**What is being asked:** Each line in the entries below that holds the string "flops" must be copied.

**Information shown:**
────────────────────

<file path="src/rtl/k005297_cyclecmp.sv">
`default_nettype none
// =============================================================================
// Module : k005297_cyclecmp
// Brief  : Deserialises the serial cycle counter once per ROT20 frame and
//          matches the value against a target. K005297_CYCLECMP_TIMEOUT_EN
//          adds a search timeout.
// Rev    : 1.0
// =============================================================================
module k005297_cyclecmp #(
    parameter int CW = 10
) (
    input  logic          i_MCLK,
    input  logic          i_RST,
    input  logic          i_CLK2M_PCEN_n,
    input  logic [19:0]   i_ROT20_n,
    input  logic          i_CYCLECNTR_LSB,
    input  logic [CW-1:0] i_TARGET,
    input  logic          i_TARGET_LD,
    input  logic          i_ARM,
    output logic [CW-1:0] o_CYCLE_VALUE,
    output logic          o_VALUE_VALID,
    output logic          o_MATCH,
    output logic          o_MATCH_PULSE,
    output logic          o_BUSY,
    output logic          o_TIMEOUT
);
    localparam logic [4:0] c_PH_NONE = 5'd31;
    localparam logic [4:0] c_PH_LAST = 5'(CW);
    localparam logic [4:0] c_PH_PUB  = 5'(CW + 1);

    typedef enum logic [1:0] {
        S_IDLE    = 2'd0,
        S_ARMED   = 2'd1,
        S_MATCHED = 2'd2,
        S_TIMEOUT = 2'd3
    } state_t;

    state_t        r_state;
    state_t        w_next;
    logic          w_tick;
    logic [19:0]   w_low;
    logic [4:0]    w_phase;
    logic          w_cap;
    logic          w_pub_good;
    logic          w_match_evt;
    logic [CW-1:0] r_shift;
    logic [CW-1:0] r_value;
    logic [CW-1:0] r_target;
    logic [4:0]    r_exp;
    logic          r_bad;
    logic          r_valid;
    logic          r_match_pulse;
`ifdef K005297_CYCLECMP_TIMEOUT_EN
    logic [10:0]   r_cnt;
    logic          w_cnt_clr;
    logic          w_cnt_inc;
`endif

    assign w_tick = ~i_CLK2M_PCEN_n;
    assign w_low  = ~i_ROT20_n;

    // Exactly one low ROT20 line names the phase; anything else is "none".
    always_comb begin
        w_phase = c_PH_NONE;
        if ((w_low != 20'd0) && ((w_low & (w_low - 20'd1)) == 20'd0)) begin
            for (int i = 0; i < 20; i++) begin
                if (w_low[i]) w_phase = 5'(i);
            end
        end
    end

    assign w_cap      = (w_phase >= 5'd1) && (w_phase <= c_PH_LAST);
    // A frame publishes only if every capture phase arrived in order.
    assign w_pub_good = (w_phase == c_PH_PUB) && !r_bad && (r_exp == c_PH_PUB);

    always_ff @(posedge i_MCLK or posedge i_RST) begin
        if (i_RST) begin
            r_shift <= '0;
            r_value <= '0;
            r_exp   <= c_PH_NONE;
            r_bad   <= 1'b0;
            r_valid <= 1'b0;
        end else if (w_tick) begin
            r_valid <= w_pub_good;
            if (w_phase == 5'd0) begin
                r_exp <= 5'd1;
                r_bad <= 1'b0;
            end else if (w_cap) begin
                for (int i = 0; i < CW; i++) begin
                    if (w_phase == 5'(i + 1)) r_shift[i] <= i_CYCLECNTR_LSB;
                end
                if (w_phase == r_exp) r_exp <= r_exp + 5'd1;
                else                  r_bad <= 1'b1;
            end else if (w_phase == c_PH_PUB) begin
                if (w_pub_good) r_value <= r_shift;
                r_exp <= c_PH_NONE;
            end
        end
    end

    always_comb begin
        w_next      = r_state;
        w_match_evt = 1'b0;
`ifdef K005297_CYCLECMP_TIMEOUT_EN
        w_cnt_clr   = 1'b0;
        w_cnt_inc   = 1'b0;
`endif
        case (r_state)
            S_IDLE: begin
                if (i_ARM) begin
                    w_next = S_ARMED;
`ifdef K005297_CYCLECMP_TIMEOUT_EN
                    w_cnt_clr = 1'b1;
`endif
                end
            end
            S_ARMED: begin
                // Abort takes priority over a match on the same tick.
                if (!i_ARM) begin
                    w_next = S_IDLE;
                end else if (w_pub_good && (r_shift == r_target)) begin
                    w_next      = S_MATCHED;
                    w_match_evt = 1'b1;
                end
`ifdef K005297_CYCLECMP_TIMEOUT_EN
                else if (w_pub_good) begin
                    w_cnt_inc = 1'b1;
                    if (r_cnt == 11'd1024) w_next = S_TIMEOUT;
                end
`endif
            end
            default: begin
                if (!i_ARM) w_next = S_IDLE;
            end
        endcase
    end

    always_ff @(posedge i_MCLK or posedge i_RST) begin
        if (i_RST) begin
            r_state       <= S_IDLE;
            r_match_pulse <= 1'b0;
            r_target      <= '0;
        end else if (w_tick) begin
            r_state       <= w_next;
            r_match_pulse <= w_match_evt;
            if (i_TARGET_LD && ((r_state == S_IDLE) || (r_state == S_MATCHED)))
                r_target <= i_TARGET;
        end
    end

`ifdef K005297_CYCLECMP_TIMEOUT_EN
    always_ff @(posedge i_MCLK or posedge i_RST) begin
        if (i_RST) begin
            r_cnt <= 11'd0;
        end else if (w_tick) begin
            if (w_cnt_clr)      r_cnt <= 11'd0;
            else if (w_cnt_inc) r_cnt <= r_cnt + 11'd1;
        end
    end
    assign o_TIMEOUT = (r_state == S_TIMEOUT);
`else
    assign o_TIMEOUT = 1'b0;
`endif

    assign o_CYCLE_VALUE = r_value;
    assign o_VALUE_VALID = r_valid;
    assign o_MATCH       = (r_state == S_MATCHED);
    assign o_MATCH_PULSE = r_match_pulse;
    assign o_BUSY        = (r_state == S_ARMED);

endmodule
`default_nettype wire

</file>
<file path="config.mk">
export PLATFORM = sky130hd
export DESIGN_NAME = k005297_cyclecmp
export DESIGN_NICKNAME = d
export VERILOG_FILES = /design/src/rtl/k005297_cyclecmp.sv
export SDC_FILE = /design/constraint.sdc
export NUM_CORES = 1
export LEC_CHECK = 0
export CAP_MARGIN = 10
export CORE_AREA = 2 2 53 104
export DETAILED_ROUTE_END_ITERATION = 8
export DIE_AREA = 0 0 55 106
export HOLD_SLACK_MARGIN = 0.02
export PLACE_DENSITY = 0.85
export SYNTH_ARGS = -nofsm -noshare
export SYNTH_HDL_FRONTEND = slang
export SYNTH_SLANG_ARGS = --single-unit
</file>
<file path="constraint.sdc">
create_clock -name i_MCLK -period 2.6 [get_ports i_MCLK]
set_input_delay 0.52 -clock i_MCLK [delete_from_list [all_inputs] [get_ports i_MCLK]]
set_output_delay 0.52 -clock i_MCLK [all_outputs]
set_load 0.01 [all_outputs]
</file>
==> metrics.md <==
| Metric | Value |
|---|---|
| Outcome | `complete, but fails checks` |
| Failing checks | `setup timing` |
| Vias in the first global route | `2,939` |
| Commonest non-fill, non-tap cell in the layout | `buf_4` |
| Ports | `51` |
| Max_cap viols | `0` |
| Core area | `5090 um2` |
| EDFF count, synth | `0` |
| Residual DRC count | `0` |
| Crit Path Class | `in2reg` |
| Initial DRT Pass Iterations | `6` |
| FF-to-FF path depth | `6` |
| Setup TNS | `-7.24 ns` |
| VDD IR max | `0.553 mV` |
| P&R area growth vs syn | `69.1%` |
| Num CTS Buffers | `5` |
| Post-DP Area | `3510 um2` |
| Routed via count | `3,090` |
| DRT Wirelength | `11,200 um` |
| DRT antenna net count | `0` |
| Htree depth | `2` |
| Hold Path Class | `reg2reg` |
| Hold Fails Final Rpt | `0` |
| Starting Density | `0.500` |
| Grt ovf | `0` |
| CTS tree | `built` |
| Mapped Cells | `288` |
| Clk buf depth | `2` |
| Top_reg_cell synth | `dfrtp_1` |
| DIE HEIGHT | `106 um` |
| Clock slew at the register clock pins of the worst setup and hold paths | `0.09 ns` |
| Clock Skews | `0.0108 ns` |
| Core Util, Final | `0.845` |
| Layout cells sized above 1 | `0.520` |
| Worst slew margin | `0.554` |
| Worst-Margin Slew | `0.663 ns` |
| Wire length per cell | `24.1 um` |
| Antenna Cells | `0` |
| Worst setup slack after layout | `-0.456 ns` |
| Final period utilization | `1.18` |
| Crit Path Max Fanout | `7` |
| Die area | `5830 um2` |
| DIE WIDTH | `55 um` |
| RSZ-0062 raised after global routing | `true` |
| Fillers | `244` |
| Critical register-to-register path endpoint | `r_exp[2]` |
| Total GRT Usage | `0.344` |
| Yosys reg bits | `40` |
| Pin count of the biggest net entering global routing | `41` |
| Pins Over Slew Limit | `0` |
| Worst Setup SP | `i_ROT20_n[4]` |
| Root buffer cell | `clkbuf_8` |
| Yosys warns | `0` |
| Crit end category | `flip-flop` |
| Count of port buffers added during placement | `49` |
| Syn_nets | `325` |
| Worst r2r src | `r_exp[2]` |
| Most frequent cells in the layout | `buf_4, nand2_1, dfrtp_1` |
| Pwr/cell area | `368 nW/um2` |
| Final Cell Area | `4310 um2` |
| R2r setup slk | `0.39 ns` |
| Post-synthesis sequential area ratio | `0.396` |
| Routability cong. | `0.913` |
| Synthesized area | `2550 um2` |
| Hold Buf Count CTS | `0` |
| Post-layout nets | `442` |
| Clk Latency, worst-skew pair | `0.31 ns` |
| Synth cell types | `59` |
| Syn avg cell area | `8.84 um2` |
| # rows | `37` |
| Initial antenna violation count | `0` |
| Worst setup SP type | `primary input` |
| Hold Startpoint | `o_CYCLE_VALUE[5]` |
| First-pass GRT wire length | `14,300 um` |
| Vias per inst | `6.66` |
| Max frequency | `327 MHz` |
| Worst EP arrival | `3.25 ns` |
| Static leakage power | `1.81 nW` |
| Sink Count | `40` |
| FFs w/ async S/R, synth | `1.00` |
| Detail Placement HPWL | `5760 um` |
| Final setup vio count | `27` |
| Hold Path Cell Cnt | `2` |
| Post-layout min period | `3.06 ns` |
| WP data required | `2.79 ns` |
| Starting DRT DRC Count | `208` |
| Hold endpoint | `o_CYCLE_VALUE[5]` |
==> worst max path at each step <==
stage               depth (start not counted)  slack [ns]    endpoint
floorplan                                  11       -0.47  r_shift[1]
global placement                           10       -0.99  r_shift[2]
detailed placement                         10       -1.14  r_shift[1]
CTS                                        10       -0.25  r_shift[1]
global route                               13       -0.56  r_shift[8]
finish                                     11       -0.46  r_shift[1]
==> registers in the layout, summed over array words and instances (netlist names) <==
register	flops
o_CYCLE_VALUE	10
o_MATCH_PULSE	1
o_VALUE_VALID	1
r_bad	1
r_exp	5
r_shift	10
r_state	2
r_target	10
==> cell type report <==
class | instances | area [um2] | share of cell area
multi-input cells | 228 | 1980 | 0.460
repair buffers | 123 | 1100 | 0.257
flip-flops and latches | 40 | 1010 | 0.234
well taps | 58 | 72.6 | 0.0169
clock buffers | 5 | 68.8 | 0.0160
clock inverters | 3 | 46.3 | 0.0108
inverters | 7 | 26.3 | 0.00610
==> routing by layer <==
layer | track usage | share of wire | vias to the layer above
li1 | - | - | 1266
met1 | 0.326 | 0.30 | 1493
met2 | 0.573 | 0.53 | 226
met3 | 0.105 | 0.078 | 105
met4 | 0.260 | 0.094 | 0
met5 | 0 | 0 | -
==> worst max-delay path, stage by stage <==
cell and delay, ns:
buf_12 0.09, buf_6 0.09, and4_4 0.23, nand2_4 0.08
nor4_4 0.39, o21ai_4 0.12, a211o_1 0.32, or4_4 0.53
or3b_4 0.45, nor2_4 0.11, mux2_4 0.30
==> metrics by stage <==
stage	power [W]	setup WS [ns]	hold slack, ns	std cells
6_report	0.00158	-0.456	0.518	464
3_5_place_dp	0.000981	-1.14	0.464	438
5_1_grt	0.00164	-0.561	0.538	464
3_3_place_gp	0.000970	-0.992	0.451	438
4_1_cts	0.00153	-0.254	0.480	455
2_1_floorplan	0.000836	-0.468	0.461	288
==> synthesized netlist by cell type, types with 2 or more instances <==
cell	number	area (um2)
a21o_1	2	15.0
a21oi_1	8	40.0
a311oi_1	2	17.5
and3_1	2	12.5
and4_1	5	43.8
buf_1	2	7.51
clkbuf_1	7	26.3
clkbuf_2	2	10.0
dfrtp_1	35	876
dfstp_2	5	131
inv_1	7	26.3
maj3_1	4	40.0
mux2_1	3	33.8
mux2_2	17	191
nand2_1	58	218
nand2b_1	3	18.8
nand3_1	12	60.1
nand3b_1	2	15.0
nand4_1	8	50.1
nand4_2	2	25.0
nor2_1	20	75.1
nor2_2	3	18.8
nor2b_1	4	25.0
nor3_1	10	50.1
nor4_1	5	31.3
o21ai_0	5	25.0
o221a_2	2	22.5
o31a_1	2	17.5
or2_2	2	12.5
or3_1	4	25.0
or4_1	4	30.0
xnor2_1	11	96.3
xor2_1	4	35.0
==> cells by family (layout without fill, tap and decap cells) <==
| group | after synthesis | in the layout | share of synthesized area |
|---|---|---|---|
| xor+xnor | 15 | 15 | 0.0516 |
| other cells | 1 | 1 | 0.00147 |
| fa+ha+maj | 5 | 5 | 0.0206 |
| flops | 40 | 40 | 0.396 |
| compound gates | 38 | 38 | 0.114 |
| mux | 20 | 20 | 0.0884 |
| simple gates | 149 | 149 | 0.296 |
| buf+inv | 20 | 138 | 0.0324 |
==> power breakdown <==
part	total [W]	internal, W	switching [W]	leakage, nW
Clock	0.000523	0.000289	0.000234	0.0548
Sequential	0.000693	0.000661	0.0000319	0.517
Combinational	0.000366	0.000185	0.000182	1.24
==> what timing repair did <==
item | CTS | global route
setup buffers | 8 | 10
resized for setup | 148 | 76
pin swaps | 25 | 52
setup endpoints to repair | 30 | 30
hold endpoints to repair | 0 | 0
cloned | 1 | 0
Note: power is estimated with default switching activity, not from simulation.
$ cat config.mk
export PLATFORM = sky130hd
export DESIGN_NAME = exmem_skid_stage
export DESIGN_NICKNAME = d
export VERILOG_FILES = /design/src/rtl/exmem_skid_stage.sv
export SDC_FILE = /design/constraint.sdc
export NUM_CORES = 1
export LEC_CHECK = 0
export CAP_MARGIN = 10
export CORE_MARGIN = 10
export CORE_UTILIZATION = 39
export CTS_BUF_LIST = sky130_fd_sc_hd__clkbuf_16
export CTS_CLUSTER_DIAMETER = 120
export CTS_CLUSTER_SIZE = 10
export DETAILED_ROUTE_END_ITERATION = 12
export MAX_ROUTING_LAYER = met4
export PLACE_DENSITY_LB_ADDON = 0.08
export SKIP_LAST_GASP = 1
export SLEW_MARGIN = 20
export SYNTH_ARGS = -nofsm -noshare
export SYNTH_HDL_FRONTEND = slang
export SYNTH_SLANG_ARGS = --single-unit
export TNS_END_PERCENT = 5
$ cat constraint.sdc
create_clock -name clk -period 3.4 [get_ports clk]
set_clock_uncertainty 0.05 [all_clocks]
set_input_delay 1.02 -clock clk [delete_from_list [all_inputs] [get_ports clk]]
set_output_delay 1.02 -clock clk [all_outputs]
set_load 0.005 [all_outputs]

────────────────────

**Exercise solution:**
register	flops
flip-flops and latches | 40 | 1010 | 0.234
| flops | 40 | 40 | 0.396 |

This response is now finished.